I could play it safe, or I could take a risk.

I followed my gut. I trusted the foundation I had built: my skills, my work ethic, my marketability. I put in the effort and ended up exactly where I was meant to be.

That’s the thing about pivoting, it’s not abandoning your goal. It’s adjusting the path while keeping your destination in mind.


💔 The Relationship Crossroads

The same is true in personal relationships.

There are moments where things feel stuck or tense, and it’s tempting to react quickly—either by checking out emotionally or walking away entirely.

This is where a “pivot framework” comes in handy. When you hit those tough points, step back and ask:

  1. What was my original goal or expectation?
  2. Are my morals, values, and needs still aligned here?
  3. Is the difficulty we’re facing a temporary obstacle we can work through, or a fundamental difference in direction?

Sometimes the answer is to persevere and work through it. Sometimes it’s to move forward separately. Either way, you’re making a conscious choice that aligns with your true north.


🛠 A Framework for Pivot vs. Persevere

When deciding whether to pivot or push through, I use these five steps:

  1. Revisit Your Why
    Why did you start this job, relationship, or goal in the first place? Does that still hold true?
  2. Assess the Current Landscape
    What’s changed? Are these changes within your control?
  3. Evaluate Alignment
    Do your morals, values, and long-term vision still match the path you’re on?
  4. Consider the Cost of Staying vs. Changing
    What will it cost…emotionally, mentally, financially; to keep going as is? What would it cost to pivot?
  5. Decide with Intention
    Whatever you choose, own it fully. Move forward with purpose, not regret.

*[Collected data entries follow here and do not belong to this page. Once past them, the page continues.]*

## design/flow/design.v

```verilog
`timescale 1ns / 1ps
module queue #(parameter width = 16)
(
	input         wr_clk,
	input         rd_clk,
	input         reset,
	input  [(width-1):0] wr_port,   
	input                wr_req,    
	output               q_full,    
	output [(width-1):0] rd_port,   
	output               q_empty,   
	input                rd_done    
);
parameter nentries = 4;
parameter entrysz = 2;   
initial $dumpvars(0, write_ptr);
initial $dumpvars(0, read_ptr);
function [entrysz:0] binary2gray;
	input [entrysz:0] value;
	integer i;
	begin
		binary2gray[entrysz] = value[entrysz];
		for (i = entrysz; i > 0; i = i - 1)
			binary2gray[i-1] = value[i] ^ value[i-1];
	end
endfunction
function [entrysz:0] gray2binary;
	input [entrysz:0] value;
	integer i,j;
	begin
		gray2binary[entrysz] = value[entrysz];
		for (i = entrysz-1; i >= 0; i = i - 1)
			gray2binary[i] = value[i] ^ gray2binary[i+1];
	end
endfunction
wire [entrysz:0]    nentries_bus;
reg [entrysz:0]     write_ptr;
reg [(width-1):0]   entries [0:(nentries-1)];
wire [entrysz:0] next_write_ptr;
reg  [entrysz:0] gray_write_ptr;
reg  [entrysz:0] received_read_ptr;
assign nentries_bus = nentries;
assign next_write_ptr = write_ptr + 1;   
assign q_full = (received_read_ptr - write_ptr) == nentries_bus;
always @(posedge wr_clk)
begin
	if (reset) begin
		write_ptr <= 0;
	end else begin
		if (wr_req) begin
			write_ptr <= next_write_ptr;
			entries[write_ptr[(entrysz-1):0]] <= wr_port;
		end
		gray_write_ptr <= binary2gray(write_ptr);
		received_read_ptr <= gray2binary(read_ptr_2);
	end
end
reg [entrysz:0]     read_ptr;
assign rd_port = entries[read_ptr[(entrysz-1):0]];
wire [entrysz:0] next_read_ptr;
reg  [entrysz:0] gray_read_ptr;
reg  [entrysz:0] received_write_ptr;
assign next_read_ptr = read_ptr + 1;   
always @(posedge rd_clk)
begin
	if (reset) begin
		read_ptr <= 0;
	end else begin
		if (rd_done) begin
			read_ptr <= next_read_ptr;
		end
		gray_read_ptr <= binary2gray(read_ptr);
		received_write_ptr <= gray2binary(write_ptr_2);
	end
end
assign q_empty = (read_ptr == received_write_ptr);
reg [entrysz:0] read_ptr_1;
reg [entrysz:0] read_ptr_2;
reg [entrysz:0] write_ptr_1;
reg [entrysz:0] write_ptr_2;
always @(posedge rd_clk) begin
	write_ptr_1 <= gray_write_ptr;
	write_ptr_2 <= write_ptr_1;
end
always @(posedge wr_clk) begin
	read_ptr_1 <= gray_read_ptr;
	read_ptr_2 <= read_ptr_1;
end
endmodule
```

## design/flow/run.sh

```bash
#!/bin/bash
# OpenROAD 26Q1-2900-gdf79404cd8, Yosys 0.63+post, stock flow scripts
make -C /OpenROAD-flow-scripts/flow DESIGN_CONFIG=/design/flow/config.mk WORK_HOME=/design/flow/orfs finish
```

## design/flow/constraint.sdc

```tcl
current_design queue

set clk_period 3.0
set clk_io_pct 0.2

create_clock -name clk0 -period $clk_period [get_ports {rd_clk}]
create_clock -name clk1 -period $clk_period [get_ports {wr_clk}]

set non_clock_inputs [all_inputs -no_clocks]
set_input_delay [expr $clk_period * $clk_io_pct] -clock clk0 $non_clock_inputs
set_output_delay [expr $clk_period * $clk_io_pct] -clock clk0 [all_outputs]
```

## design/flow/config.mk

```make
export PLATFORM = sky130hd
export DESIGN_NAME = queue
export DESIGN_NICKNAME = queue
export VERILOG_FILES = /design/flow/design.v
export SDC_FILE = /design/flow/constraint.sdc
export NUM_CORES = 4
export LEC_CHECK = 1
export CORE_UTILIZATION = 50
```

==> reports/metrics.yaml <==
via_per_inst: 5.31
grt_overflow_total: 0
cts_resized: 0
drtAntennaViolNets: 0
hold_viol_final: 0
leakage_nw: 1.43
synth_flop_count: 94
pre_cts_ws_ps: 541
totalWireLength_um: 5000
area_leaders: "edfxtp_1 (67%), dfxtp_1 (11%), mux4_1 (6.2%)"
yosysWarningCount: 3
n_antenna_cell: 0
grt_pass1_vias: 1719
reg2reg_from: "read_ptr[1]"
cp_max_fo: 8
hold_path_class: "reg2reg"
cts.reportedPaths.clkPinSlew_ps: 70
layout_top_cells: "edfxtp_1 (76), clkdlybuf4s50_1 (37), dfxtp_1 (18), clkbuf_8 (12), xor2_1 (11)"
ff2ff_path_depth: 4
ys_types: 19
whs_path_depth: 0
chip_area_mm2: 0.00715
cts.sinks: 94
gp_congestion: 0.775
yosys_area_mm2: 0.00341
r2r_slack_ps: 1540
netlist_area_mm2: 0.00341
finish.instance_area_mm2: 0.00409
setup_tns_ps: 0
utilization: 0.634
core-area_mm2: 0.00646
end_kind: "output port"
dp_cells: 275
die_w_um: 84.6
cts.hold.buffers_added: 0
yosysTopAreaCell: "edfxtp_1"
ys_cells: 159
outcome: "finished clean"
place_area_mm2: 0.00388
cap_violations: 0
hold_end: "read_ptr_1[1]"
finalWorstSetupSlack_ps: 325
num_io_pins: 39
initCoreUtil: 0.528
drt_pass1_iterations: 20
routed-via-count: 1562
post_cts_buffers: 0
stdcell_count: 294
crit_arrival_ps: 2070
cts_tree: "yes"
drc_errors: 0
grt_pass1_wl_um: 8180
tightest_slew_ps: 455
fp.dieH_um: 84.6
portBuffers: 37
rows: 29
hpwl_um: 3230
nFillCells: 456
yosysSeqAreaShare: 0.775
finalSetupViolations: 0
cp-start-kind: "register"
tool_warnings: 29
grt_antenna_before_repair: 0
area_growth_pct: 20.1
mostFrequentLayoutCell: "edfxtp_1"
grt_max_degree: 17
slew_headroom: 0.696
drt_iter0_drc: 77
hold_ws_ps: 231
drv_slew: 0
top_cell_area_share: 0.670
wl_per_cell_um: 17.0
grt_usage: 0.168
rsz0062_at_grt: "false"
r2r_end: "read_ptr[1]"
criticalPathCategory: "reg2out"
drive_gt1_frac: 0.152
syn_avg_cell_area_um2: 21.4
skew_ps: 5.11
total_power_mw: 2.53
synthCells: 159
worstHoldStart: "gray_read_ptr[1]"
power.density_mw_per_mm2: 619
ir_worst_vdd_mv: 0.269
cp_data_required_time_ps: 2400
## state kept, by name, indices dropped and copies added, names as in the netlist
register	count
read_ptr	3
received_write_ptr	3
read_ptr_2	3
write_ptr	3
gray_write_ptr	3
write_ptr_1	3
gray_read_ptr	3
write_ptr_2	3
read_ptr_1	3
entries	64
received_read_ptr	3
## area by class of cell
class / count / area (um^2) / share of cell area
sequential: 94 / 2640 / 0.645
timing repair buffer: 44 / 423 / 0.103
inverter: 4 / 15.0 / 0.00367
clock buffer: 13 / 169 / 0.0413
multi-input combinational: 56 / 708 / 0.173
clock inverter: 6 / 40.0 / 0.00978
tap: 77 / 96.3 / 0.0235
## layer usage
layer	share of wire	vias up	track usage
li1	-	723	-
met1	0.42	745	0.280
met2	0.46	77	0.225
met3	0.10	17	0.0936
met4	0.024	0	0.0354
met5	0	-	0
## kinds of logic (layout without fill, tap and decap cells)
logic type | count (synthesis) | count (layout) | share of synthesized area
XOR/XNOR | 15 | 15 | 0.0385
adder cells (fa/ha/maj) | 7 | 7 | 0.0257
multiplexers | 18 | 18 | 0.120
buffers and inverters | 9 | 67 | 0.0176
AND/OR/NAND/NOR | 16 | 16 | 0.0224
flip-flops | 94 | 94 | 0.775
## synth_stat cells
cell type,instances
and2_1,3
and3_1,1
buf_12,1
buf_2,2
buf_6,1
clkbuf_1,1
dfxtp_1,18
edfxtp_1,76
ha_1,7
inv_1,4
mux2i_1,2
mux4_1,8
mux4_2,8
nand2_1,2
nor2_1,7
nor2b_1,2
nor3_1,1
xnor2_1,4
xor2_1,11
## worst max path at each step
stage | start | end | slack, ps | cells past startpoint
5_1_grt | read_ptr[0] | rd_port[0] | 170 | 3
4_1_cts | read_ptr[0] | rd_port[0] | 280 | 3
6_report | read_ptr[0] | rd_port[0] | 330 | 3
## critical path, stage by stage, from the launching register on
cell and delay [ps]:
dfxtp_1 570, buf_4 270, mux4_1 570, clkdlybuf4s50_1 410
## where the power goes
part           total [mW]  internal [mW]  leakage, nW  switching (mW)
logic               0.223          0.143        0.483          0.0798
registers            1.50           1.47        0.852          0.0282
clock network       0.810          0.387       0.0979           0.423
total                2.53           2.00         1.43           0.531
No activity file was given, so power comes from the tool's default toggle rates.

🌱 Letting Go of Perfection

One of the most freeing realizations in my life has been letting go of the idea that a pivot means starting over.

Adjusting your goals doesn’t erase the progress you’ve made, it builds on it. Every step, even the detours, has something to teach you.

When we stop clinging to the need to get it “perfect,” we give ourselves space to grow, to adapt, and to discover opportunities we might have missed otherwise.


✨ Final Thought

Whether you’re at a career crossroads, in a relationship shift, or reevaluating personal goals, remember this:

Your destination may stay the same, but the road there will almost always have turns you didn’t expect.

The power of the pivot is knowing when to change direction without losing sight of who you are and what matters most.